Tarabas padi lokal bercita rasa pulen, menandingi beras jepang.
Nasi yang tersaji itu tampak putih bersih, pulen, bahkan cenderung lengket layaknya nasi ketan. Para penikmat memungkinkan menyantap dengan sumpit. Itulah nasi asal padi tarabas, hasil pemuliaan petani lokal di Kecamatan Pusakanagara, Kabupaten Subang, Jawa Barat, Asep Maolana Yusuf. Nasi tarabas—diambil dari bahasa Sunda bermakna terobos—termasuk tipe japonica.
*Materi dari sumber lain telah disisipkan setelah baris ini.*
## src/rtl/pso_pkg.sv

```systemverilog
// Package for the pulse oscillator: fixed-point formats, register indexes and
// phase, ramp and reciprocal constants. No dependencies.
package pso_pkg;

  // Fixed-point formats
  localparam int unsigned PhaseFracBits = 24;
  localparam int unsigned OutFracBits   = 15;
  localparam int unsigned PhaseW        = PhaseFracBits + 3;
  localparam int unsigned FreqW         = 24;
  localparam int unsigned SampleW       = 16;
  localparam int unsigned DutyW         = 10;
  localparam int unsigned DutyShift     = PhaseFracBits - DutyW;
  localparam int unsigned OutShift      = PhaseFracBits - OutFracBits;

  // Configuration register indexes
  localparam int unsigned CfgIdxW = 1;
  typedef enum logic [CfgIdxW-1:0] {
    CfgRateSelect = 1'b0,
    CfgDuty       = 1'b1
  } cfg_idx_e;

  localparam logic [DutyW-1:0] DutyMin   = 10'd51;
  localparam logic [DutyW-1:0] DutyMax   = 10'd973;
  localparam logic [DutyW-1:0] DutyReset = 10'd512;

  // Phase constants: one cycle is 1.0, the edge ramps are 0.01 wide
  localparam longint unsigned OneVal  = 64'd1 << PhaseFracBits;
  localparam longint unsigned EdgeVal = (OneVal + 64'd50) / 64'd100;
  localparam logic signed [PhaseW-1:0] PhaseOne  = PhaseW'(OneVal);
  localparam logic signed [PhaseW-1:0] PhaseEdge = PhaseW'(EdgeVal);

  // Ramp offset width: holds any value below the edge
  localparam int unsigned RampW     = $clog2(EdgeVal + 64'd1);
  localparam int unsigned SlopeW    = 8;
  localparam logic [SlopeW-1:0] RampSlope = 8'd140;
  localparam int unsigned RampProdW = RampW + SlopeW;
  // Signed working width for ramp values before saturation
  localparam int unsigned WaveW     = RampProdW - OutShift + 2;

  // Amplitude 0.7 in the output format
  localparam longint unsigned AmpVal = ((64'd7 << OutFracBits) + 64'd5) / 64'd10;
  localparam logic signed [SampleW-1:0] Amp = SampleW'(AmpVal);

  // Reciprocals round(2^48/rate); product split into low and high partial products
  localparam int unsigned RecipW    = 33;
  localparam int unsigned RecipLoW  = 17;
  localparam int unsigned RecipHiW  = RecipW - RecipLoW;
  localparam logic [RecipW-1:0] Recip44k = 33'd6382652533;
  localparam logic [RecipW-1:0] Recip48k = 33'd5864062015;
  localparam int unsigned IncShift  = 56 - PhaseFracBits;
  localparam int unsigned ProdW     = FreqW + RecipW;
  localparam int unsigned PpLoW     = FreqW + RecipLoW;
  localparam int unsigned PpHiW     = FreqW + RecipHiW;
  localparam int unsigned IncMagW   = PhaseFracBits;

endpackage

```

## src/rtl/pso_if.sv

```systemverilog
// Valid/ready channel interfaces for the pulse oscillator's input and result
// streams. Depends on pso_pkg.
interface pso_in_if import pso_pkg::*; ();
  logic                    valid;
  logic                    ready;
  logic                    action;
  logic signed [FreqW-1:0] freq;

  modport source (output valid, action, freq, input ready);
  modport sink   (input valid, action, freq, output ready);
endinterface

interface pso_out_if import pso_pkg::*; ();
  logic                      valid;
  logic                      ready;
  logic signed [SampleW-1:0] sample;
  logic                      cycle_restart;

  modport source (output valid, sample, cycle_restart, input ready);
  modport sink   (input valid, sample, cycle_restart, output ready);
endinterface

```

## src/rtl/pwm_square_oscillator.sv

```systemverilog
// Pulse oscillator with a signed phase accumulator and edge-ramped output.
// Depends on pso_pkg and the channel interfaces in pso_if.sv.
//
// The block takes one transaction per clock unless a stalled result has filled
// the pipeline. Each returns its sample after the input register, two stages that
// form the phase increment from freq times a rate reciprocal as two partial
// products, then the phase accumulator stage, which closes its loop and loads the
// result register. A sync transaction zeroes the phase and produces no result.
// Stages hold on a stalled result only where they are occupied, so bubbles close
// up and input stays open while a result waits until the pipeline fills. Write
// configuration only when the pipeline is empty; a duty write clears the phase.
module pwm_square_oscillator import pso_pkg::*; (
  input  logic               clk_i,
  input  logic               rst_ni,
  input  logic               cfg_we_i,
  input  logic [CfgIdxW-1:0] cfg_idx_i,
  input  logic [DutyW-1:0]   cfg_wdata_i,
  pso_in_if.sink             in_i,
  pso_out_if.source          out_o
);

  // Configuration
  logic             rate_sel_q;
  logic [DutyW-1:0] duty_q;
  logic [DutyW-1:0] duty_d;
  logic             duty_we;

  // Pipeline
  logic                       s1_v_q, s1_sync_q;
  logic signed [FreqW-1:0]    s1_freq_q;
  logic                       s2_v_q, s2_sync_q, s2_neg_q;
  logic [PpLoW-1:0]           s2_pp_lo_q;
  logic [PpHiW-1:0]           s2_pp_hi_q;
  logic                       s3_v_q, s3_sync_q;
  logic signed [IncMagW:0]    s3_inc_q;
  logic                       out_v_q;
  logic signed [SampleW-1:0]  sample_q;
  logic                       restart_q;
  logic signed [PhaseW-1:0]   phase_q;

  logic s1_en, s2_en, s3_en, out_en;

  // Stage 2 / 3 combinational
  logic                  s1_neg;
  logic [FreqW-1:0]      s1_mag;
  logic [RecipW-1:0]     recip;
  logic [PpLoW-1:0]      pp_lo_d;
  logic [PpHiW-1:0]      pp_hi_d;
  logic [ProdW-1:0]      prod_sum;
  logic [IncMagW-1:0]    inc_mag;
  logic signed [IncMagW:0] inc_d;

  // Phase stage combinational
  logic                      wrap;
  logic signed [PhaseW-1:0]  p_fold;
  logic signed [PhaseW-1:0]  dpos;
  logic signed [PhaseW-1:0]  p_off;
  logic                      in_rise, in_high, in_fall;
  logic [RampW-1:0]          ramp_t;
  logic [RampProdW-1:0]      ramp_prod;
  logic signed [WaveW-1:0]   ramp_scaled;
  logic signed [WaveW-1:0]   wave_raw;
  logic signed [SampleW-1:0] sample_d;

  // ---------------------------------------------------------------------------
  // Configuration registers

  always_comb begin
    duty_d = cfg_wdata_i;
    if (cfg_wdata_i < DutyMin) begin
      duty_d = DutyMin;
    end else if (cfg_wdata_i > DutyMax) begin
      duty_d = DutyMax;
    end
  end

  assign duty_we = cfg_we_i && (cfg_idx_i == CfgDuty);

  always_ff @(posedge clk_i or negedge rst_ni) begin
    if (!rst_ni) begin
      rate_sel_q <= 1'b0;
      duty_q     <= DutyReset;
    end else if (cfg_we_i) begin
      case (cfg_idx_e'(cfg_idx_i))
        CfgRateSelect: rate_sel_q <= cfg_wdata_i[0];
        CfgDuty:       duty_q     <= duty_d;
        default: ;
      endcase
    end
  end

  // ---------------------------------------------------------------------------
  // Flow control: a stage advances when empty or when its successor advances; a sync in stage 3 always advances

  assign out_en     = !out_v_q || out_o.ready;
  assign s3_en      = !s3_v_q || s3_sync_q || out_en;
  assign s2_en      = !s2_v_q || s3_en;
  assign s1_en      = !s1_v_q || s2_en;
  assign in_i.ready = s1_en;

  // ---------------------------------------------------------------------------
  // Stage 1: input register

  always_ff @(posedge clk_i or negedge rst_ni) begin
    if (!rst_ni) begin
      s1_v_q <= 1'b0;
    end else if (s1_en) begin
      s1_v_q <= in_i.valid;
    end
  end

  always_ff @(posedge clk_i) begin
    if (s1_en && in_i.valid) begin
      s1_sync_q <= in_i.action;
      s1_freq_q <= in_i.freq;
    end
  end

  // ---------------------------------------------------------------------------
  // Stage 2: magnitude times reciprocal, as two partial products

  assign s1_neg  = s1_freq_q[FreqW-1];
  assign s1_mag  = s1_neg ? (~s1_freq_q + FreqW'(1)) : s1_freq_q;
  assign recip   = rate_sel_q ? Recip48k : Recip44k;
  assign pp_lo_d = PpLoW'(s1_mag) * PpLoW'(recip[RecipLoW-1:0]);
  assign pp_hi_d = PpHiW'(s1_mag) * PpHiW'(recip[RecipW-1:RecipLoW]);

  always_ff @(posedge clk_i or negedge rst_ni) begin
    if (!rst_ni) begin
      s2_v_q <= 1'b0;
    end else if (s2_en) begin
      s2_v_q <= s1_v_q;
    end
  end

  always_ff @(posedge clk_i) begin
    if (s2_en && s1_v_q) begin
      s2_sync_q  <= s1_sync_q;
      s2_neg_q   <= s1_neg;
      s2_pp_lo_q <= pp_lo_d;
      s2_pp_hi_q <= pp_hi_d;
    end
  end

  // ---------------------------------------------------------------------------
  // Stage 3: combine partial products, round and apply the sign

  assign prod_sum = {s2_pp_hi_q, {RecipLoW{1'b0}}} + ProdW'(s2_pp_lo_q)
                  + (ProdW'(1) << (IncShift - 1));
  assign inc_mag  = prod_sum[IncShift +: IncMagW];
  assign inc_d    = s2_neg_q ? -$signed({1'b0, inc_mag}) : $signed({1'b0, inc_mag});

  always_ff @(posedge clk_i or negedge rst_ni) begin
    if (!rst_ni) begin
      s3_v_q <= 1'b0;
    end else if (s3_en) begin
      s3_v_q <= s2_v_q;
    end
  end

  always_ff @(posedge clk_i) begin
    if (s3_en && s2_v_q) begin
      s3_sync_q <= s2_sync_q;
      s3_inc_q  <= inc_d;
    end
  end

  // ---------------------------------------------------------------------------
  // Stage 4: fold phase, shape waveform, advance phase

  always_comb begin
    wrap   = 1'b0;
    p_fold = phase_q;
    if (phase_q > PhaseOne) begin
      p_fold = phase_q - PhaseOne;
      wrap   = 1'b1;
    end else if (phase_q < 0) begin
      p_fold = phase_q + PhaseOne;
    end
  end

  assign dpos    = $signed(PhaseW'({duty_q, {DutyShift{1'b0}}}));
  assign p_off   = p_fold - dpos;
  assign in_rise = p_fold < PhaseEdge;
  assign in_high = p_fold < dpos;
  assign in_fall = p_fold < (dpos + PhaseEdge);

  // Rising ramp treats a still-negative phase as zero
  always_comb begin
    if (in_rise) begin
      ramp_t = (p_fold > 0) ? p_fold[RampW-1:0] : '0;
    end else begin
      ramp_t = p_off[RampW-1:0];
    end
  end

  assign ramp_prod   = RampProdW'(ramp_t) * RampProdW'(RampSlope);
  assign ramp_scaled = $signed(WaveW'(ramp_prod >> OutShift));

  always_comb begin
    wave_raw = -WaveW'(Amp);
    if (in_rise) begin
      wave_raw = -WaveW'(Amp) + ramp_scaled;
    end else if (in_high) begin
      wave_raw = WaveW'(Amp);
    end else if (in_fall) begin
      wave_raw = WaveW'(Amp) - ramp_scaled;
    end
    // saturate to +-0.7
    if (wave_raw > WaveW'(Amp)) begin
      sample_d = Amp;
    end else if (wave_raw < -WaveW'(Amp)) begin
      sample_d = -Amp;
    end else begin
      sample_d = SampleW'(wave_raw);
    end
  end

  always_ff @(posedge clk_i or negedge rst_ni) begin
    if (!rst_ni) begin
      phase_q <= '0;
    end else if (duty_we) begin
      phase_q <= '0;
    end else if (s3_v_q && s3_en) begin
      if (s3_sync_q) begin
        phase_q <= '0;
      end else begin
        // wrap in the accumulator width
        phase_q <= p_fold + PhaseW'(s3_inc_q);
      end
    end
  end

  // Result register
  always_ff @(posedge clk_i or negedge rst_ni) begin
    if (!rst_ni) begin
      out_v_q <= 1'b0;
    end else if (out_en) begin
      out_v_q <= s3_v_q && !s3_sync_q;
    end
  end

  always_ff @(posedge clk_i) begin
    if (out_en && s3_v_q && !s3_sync_q) begin
      sample_q  <= sample_d;
      restart_q <= wrap;
    end
  end

  assign out_o.valid         = out_v_q;
  assign out_o.sample        = sample_q;
  assign out_o.cycle_restart = restart_q;

  // ---------------------------------------------------------------------------
  // Assertions

  a_sample_range: assert property (@(posedge clk_i) disable iff (!rst_ni)
    out_o.valid |-> (out_o.sample <= Amp) && (out_o.sample >= -Amp))
    else $error("sample outside +-0.7");

  a_duty_range: assert property (@(posedge clk_i) disable iff (!rst_ni)
    (duty_q >= DutyMin) && (duty_q <= DutyMax))
    else $error("duty register out of clamp range");

  a_empty_accepts: assert property (@(posedge clk_i) disable iff (!rst_ni)
    !s1_v_q |-> in_i.ready)
    else $error("empty input stage refuses a transaction");

  a_sync_no_result: assert property (@(posedge clk_i) disable iff (!rst_ni)
    (s3_v_q && s3_sync_q && out_en && !duty_we) |=> (phase_q == '0))
    else $error("sync did not clear the phase");

endmodule

```

## src/flat_wrapper.sv

```systemverilog
// flat-port wrapper written by rule: the top's interface ports become plain ports
module pwm_square_oscillator_flat import pso_pkg::*;
  (clk_i, rst_ni, cfg_we_i, cfg_idx_i, cfg_wdata_i, in_i_valid, in_i_action, in_i_freq, in_i_ready, out_o_valid, out_o_sample, out_o_cycle_restart, out_o_ready);
  pso_in_if in_i_i ();
  pso_out_if out_o_i ();
  input  logic clk_i;
  input  logic rst_ni;
  input  logic cfg_we_i;
  input  logic [CfgIdxW-1:0] cfg_idx_i;
  input  logic [DutyW-1:0] cfg_wdata_i;
  input wire logic [$bits(in_i_i.valid)-1:0] in_i_valid;
  input wire logic [$bits(in_i_i.action)-1:0] in_i_action;
  input wire logic [$bits(in_i_i.freq)-1:0] in_i_freq;
  output wire logic [$bits(in_i_i.ready)-1:0] in_i_ready;
  output wire logic [$bits(out_o_i.valid)-1:0] out_o_valid;
  output wire logic [$bits(out_o_i.sample)-1:0] out_o_sample;
  output wire logic [$bits(out_o_i.cycle_restart)-1:0] out_o_cycle_restart;
  input wire logic [$bits(out_o_i.ready)-1:0] out_o_ready;
  assign in_i_i.valid = in_i_valid;
  assign in_i_i.action = in_i_action;
  assign in_i_i.freq = in_i_freq;
  assign in_i_ready = in_i_i.ready;
  assign out_o_valid = out_o_i.valid;
  assign out_o_sample = out_o_i.sample;
  assign out_o_cycle_restart = out_o_i.cycle_restart;
  assign out_o_i.ready = out_o_ready;
  pwm_square_oscillator u_core (.clk_i(clk_i), .rst_ni(rst_ni), .cfg_we_i(cfg_we_i), .cfg_idx_i(cfg_idx_i), .cfg_wdata_i(cfg_wdata_i), .in_i(in_i_i), .out_o(out_o_i));
endmodule
```

## config.mk

```make
export PLATFORM = sky130hd
export DESIGN_NAME = pwm_square_oscillator_flat
export DESIGN_NICKNAME = d
export VERILOG_FILES = /design/src/rtl/pso_pkg.sv /design/src/rtl/pso_if.sv /design/src/rtl/pwm_square_oscillator.sv /design/src/flat_wrapper.sv
export SDC_FILE = /design/constraint.sdc
export NUM_CORES = 2
export LEC_CHECK = 0
export BUFFER_PORTS_ARGS = -buffer_cell sky130_fd_sc_hd__buf_4
export CAP_MARGIN = 15
export CORE_UTILIZATION = 40
export DETAILED_ROUTE_END_ITERATION = 8
export PLACE_DENSITY = 0.57
export SLEW_MARGIN = 20
export SYNTH_ARGS = -nofsm -noshare
export SYNTH_HDL_FRONTEND = slang
export SYNTH_SLANG_ARGS = --single-unit
```

## constraint.sdc

```tcl
create_clock -name clk_i -period 8.7 [get_ports clk_i]
set_input_delay 0.87 -clock clk_i [delete_from_list [all_inputs] [get_ports clk_i]]
set_output_delay 0.87 -clock clk_i [all_outputs]
set_load 0.1 [all_outputs]
```

After elaboration in Yosys (flattened, before gate mapping). Index checks and enable logic that the tools add are counted.

Register bits after elaboration: 192. Latch bits: 0. Memory bits (writable): 0. Memory bits (read-only): 0. Bits of input ports: 41. Output and inout port bits: 19. Memories kept: 0.

Add/subtract/negate cells: 11. $mul: 3. Divide/modulo/power cells: 0. $lt $le $gt $ge: 10. Equality and inequality tests: 0. Shift-type cells: 0. Muxes and demuxes: 17. Bitwise logic cells: 2. Reductions and logical operators: 22.

Operator list (number): $mux W27 (5); $mux W19 (3); $add A56 B32 Y56 const B (1); $add A56 B41 Y56 (1); $mux W24 (2); $mul A24 B17 Y41 (1); $mul A24 B16 Y39 (1); $mux W18 (2); $mux W30 (1); $add A27 B25 Y27 (1); $add A27 B26 Y27 const B (1); $gt A27 B1 Y1 const B (1); $gt A27 B26 Y1 const B (1); $lt A27 B1 Y1 const B (1); $lt A27 B19 Y1 const B (1); $lt A27 B25 Y1 (1); $lt A27 B26 Y1 (1); $sub A27 B26 Y27 const B (1); $add A24 B18 Y25 const B (1); $neg A24 Y25 (1); $add A24 B2 Y24 const B (1); $mul A18 B6 Y24 const B (1); $not A24 Y24 (1); $mux W10 (2); other kinds (16) (32).

Longest topological paths before layout.
Depth in word-level cells: 13. Depth in mapped cells: 34. Mapped depth without buffers: 33.

Least setup slack after synthesis. OpenSTA, ideal clock, no wires.

Kind: register -> register. Start: reg u_core.s1_freq_q[0]. End: reg u_core.s2_pp_lo_q[40] (data pin). Setup time: 259 ps. Arrival: 8773 ps. Data required time: 8441 ps. Slack: -332 ps. Stages on the path, launching flop included: 29. Period minus slack after synthesis: 9032 ps. Cell sequence: edfxtp_1 inv_1 nand2_1 or4_1 or2_2 or3_1 or2_2 o41ai_1 xor2_1 inv_1 nand2_1 inv_1 fa_1 fa_1 fa_1 inv_1 fa_1 fa_1 fa_1 inv_1 ha_1 nand3_1 nor3_1 o2111ai_1 a211oi_1 nor3_1 nor3_1 nor2_1 a211o_1.

Cells in the longest elaborated chain, start to end: 4.

RTL lines: start: declaration (line pwm_square_oscillator.sv:30) `logic signed [FreqW-1:0] s1_freq_q;`; start signal: assignment (line pwm_square_oscillator.sv:115) `s1_freq_q <= in_i.freq;`; $not A24 Y24 (line pwm_square_oscillator.sv:123) `assign s1_mag = s1_neg ? (~s1_freq_q + FreqW'(1)) : s1_freq_q;`; $add A24 B2 Y24 (line pwm_square_oscillator.sv:123); $mux W24 (*) (line pwm_square_oscillator.sv:123); $mul A24 B17 Y41 (*) (line pwm_square_oscillator.sv:125) `assign pp_lo_d = PpLoW'(s1_mag) * PpLoW'(recip[RecipLoW-1:0]);`; net u_core.pp_lo_d[40] (line pwm_square_oscillator.sv:47) `logic [PpLoW-1:0] pp_lo_d;`; end signal: assignment (line pwm_square_oscillator.sv:140) `s2_pp_lo_q <= pp_lo_d;`; end: declaration (line pwm_square_oscillator.sv:32) `logic [PpLoW-1:0] s2_pp_lo_q;`.

The timed path passes the listed nets; every way through them passes the cells marked *. A chain may end at the register's enable or synchronous reset.

Worst setup path after layout.
Start: reg u_core.s1_freq_q[6]. End: reg u_core.s2_pp_hi_q[38] (data pin).

Cells in the longest elaborated chain, start to end: 4.

RTL lines: $not A24 Y24 (line pwm_square_oscillator.sv:123); $add A24 B2 Y24 (line pwm_square_oscillator.sv:123); $mux W24 (*) (line pwm_square_oscillator.sv:123); $mul A24 B16 Y39 (*) (line pwm_square_oscillator.sv:126) `assign pp_hi_d = PpHiW'(s1_mag) * PpHiW'(recip[RecipW-1:RecipLoW]);`; net u_core.pp_hi_d[38] (line pwm_square_oscillator.sv:48) `logic [PpHiW-1:0] pp_hi_d;`; end signal: assignment (line pwm_square_oscillator.sv:141) `s2_pp_hi_q <= pp_hi_d;`; end: declaration (line pwm_square_oscillator.sv:33) `logic [PpHiW-1:0] s2_pp_hi_q;`.

Marks and branches as above.

==> results.json <==
{
  "die_y_um": 283.5,
  "worstSetupPathType": "reg -> reg",
  "setup_viol_count_final": 0,
  "finalHoldViolations": 0,
  "critical_path.max_fanout": 6,
  "hold_class": "in -> async",
  "slew_viol_final": 0,
  "io_buffer_count": 59,
  "wl_met3_mm": 5.120,
  "initial_core_util_pct": 40.64,
  "cts_buffers": 17,
  "r2r_cells": 29,
  "ys_seq_area_share_pct": 15.92,
  "track_usage_pct": 21.20,
  "clkTransAtPathRegs_ns": 0.10,
  "final.setup.worst_slack_ns": 0.2075,
  "wl_per_cell_um": 18.59,
  "cts_root_buf": "clkbuf_16",
  "drt-initial-drc-count": 1116,
  "finClkSkew_ns": 0.02945,
  "fmax_mhz": 117.8,
  "vias_per_cell": 5.089,
  "top_layer": "met4",
  "status": "complete, no violations",
  "holdBufCountCts": 0,
  "pre_cts_slack_ns": -0.1656,
  "clock-sinks": 175,
  "worst_pin_slew_ns": 1.095,
  "max_slew_margin_pct": 25.09,
  "die_w_um": 283.5,
  "grt_remaining_overflow": 0,
  "ys_warn_count": 0,
  "htreeDepth": 4,
  "rsz0062_at_grt": "yes",
  "clkLatencyLatePin_ns": 0.52,
  "grt_antenna_before_repair": 0,
  "syn-num-nets": 4157,
  "synth_most_common_cell": "inv_1",
  "die_area_um2": 80350,
  "critPathSlowestCell": "or4_4",
  "fillCellCount": 7454,
  "area_growth_pct": 12.56,
  "fin_crit_ns": 8.492,
  "grt_first_pass_wirelength_mm": 130.5,
  "diodes": 0,
  "ys_async_sr_fraction_pct": 24.00,
  "grt_max_degree": 66,
  "yosys.area.top_type": "fa_1",
  "cp-start-kind": "register",
  "crit_top_cell": "fa_1",
  "crit_required_ns": 8.94,
  "crit_arrival_ns": 8.73,
  "synth_edf_count": 133,
  "syn_area_per_cell_um2": 10.03,
  "cts_buffer_depth": 2,
  "core_um2": 77980,
  "synth_ff_type": "edfxtp_1",
  "synth_cell_types": 96,
  "dr_wl_met2_mm": 37.61,
  "cpPeakStageDelay_ns": 0.57,
  "place.gp.congestion": 0.9209,
  "synth-seq-cells": 175,
  "wl_met1_mm": 37.50,
  "tritoncts": "built",
  "ios": 60,
  "syn_area_um2": 31690,
  "grt_pass1_vias": 23240,
  "wirelength_mm": 82.30,
  "finalCritPeriodShare_pct": 97.61,
  "dpl.hpwl_mm": 71.37,
  "syn_inst": 3161,
  "ant_nets": 0,
  "num_rows": 102,
  "synth_top_cells_by_area": "fa_1 30%, ha_1 19%, edfxtp_1 13%, inv_1 7.9%, dfrtp_1 3.2%",
  "vias": 22530,
  "route.detailed.drc": 0,
  "yosysTopAreaCellShare_pct": 30.39,
  "tns_ns": 0,
  "drtPass1Iterations": 5,
  "nets": 4370,
  "netlist_top_cells_count": "669 x inv_1, 481 x fa_1, 474 x ha_1, 166 x nand2_1, 133 x edfxtp_1",
  "cap_violations": 0,
  "crit_path_end_kind": "register",
  "drive_above_1_share_pct": 11.90
}
per-layer routing:
metal,GRT usage (%),vias to the layer above
met2,34.01,487
met1,28.44,10990
met4,5.676,0
met5,0,-
met3,5.273,95
li1,-,10960
per-stage QoR:
stage	hold WS, ns	cell area (µm²)	cells	util [%]
2_1_floorplan	0.4003	31740	3161	-
3_3_place_gp	0.4684	34680	4385	44.47
3_5_place_dp	0.4758	34680	4385	44.47
4_1_cts	0.3687	35300	4417	45.27
5_1_grt	0.3942	35670	4427	45.74
6_report	0.3666	35670	4427	45.74
final cells by class:
type                       count  area [µm²]  share of cell area (%)
timing repair buffer         260        1959                   5.493
multi-input combinational   2251       24250                   67.98
clock buffer                  18       429.2                   1.203
inverter                     669        2511                   7.040
sequential                   175        5046                   14.15
clock inverter                14       173.9                  0.4876
tap                         1040        1301                   3.648
flip-flops by register name (all words and copies together) (netlist names), 10 cells and up:
register and count:
u_core.s2_pp_hi_q 39, u_core.phase_q 27, u_core.s3_inc_q 25, u_core.s1_freq_q 24, u_core.s2_pp_lo_q 24, u_core.out_o.sample 16
u_core.duty_q 10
Menurut peneliti di Balai Penelitian Tanaman Padi (Balitpa), Subang, Jawa Barat, Trias Sitaresmi, SP., tarabas memiliki keunggulan pada mutu beras yang sangat baik dan memenuhi standar beras japonica premium. Beras japonica, terutama jenis mochigome, bertekstur agak lengket dengan bentuk bulir yang pendek dan bulat. Nasi tarabas agak lengket karena kadar amilosa rendah, hanya 17%.
Makin luas
Trias Sitaresmi menuturkan, makin rendah kadar amilosa maka nasi makin pulen atau lengket. Bandingkan dengan beras tipe javanica yang umumnya dibudidayakan oleh para petani di Indonesia berkadar amilosa sedang, yakni 21—25%. Varietas tarabas itu tergolong sebagai sticky rice (lengket). Produksi padi tarabas mencapai 4,5—6 ton gabah kering panen per hektare. Walaupun rendah, tarabas diyakini dapat mengurangi impor beras tipe japonica.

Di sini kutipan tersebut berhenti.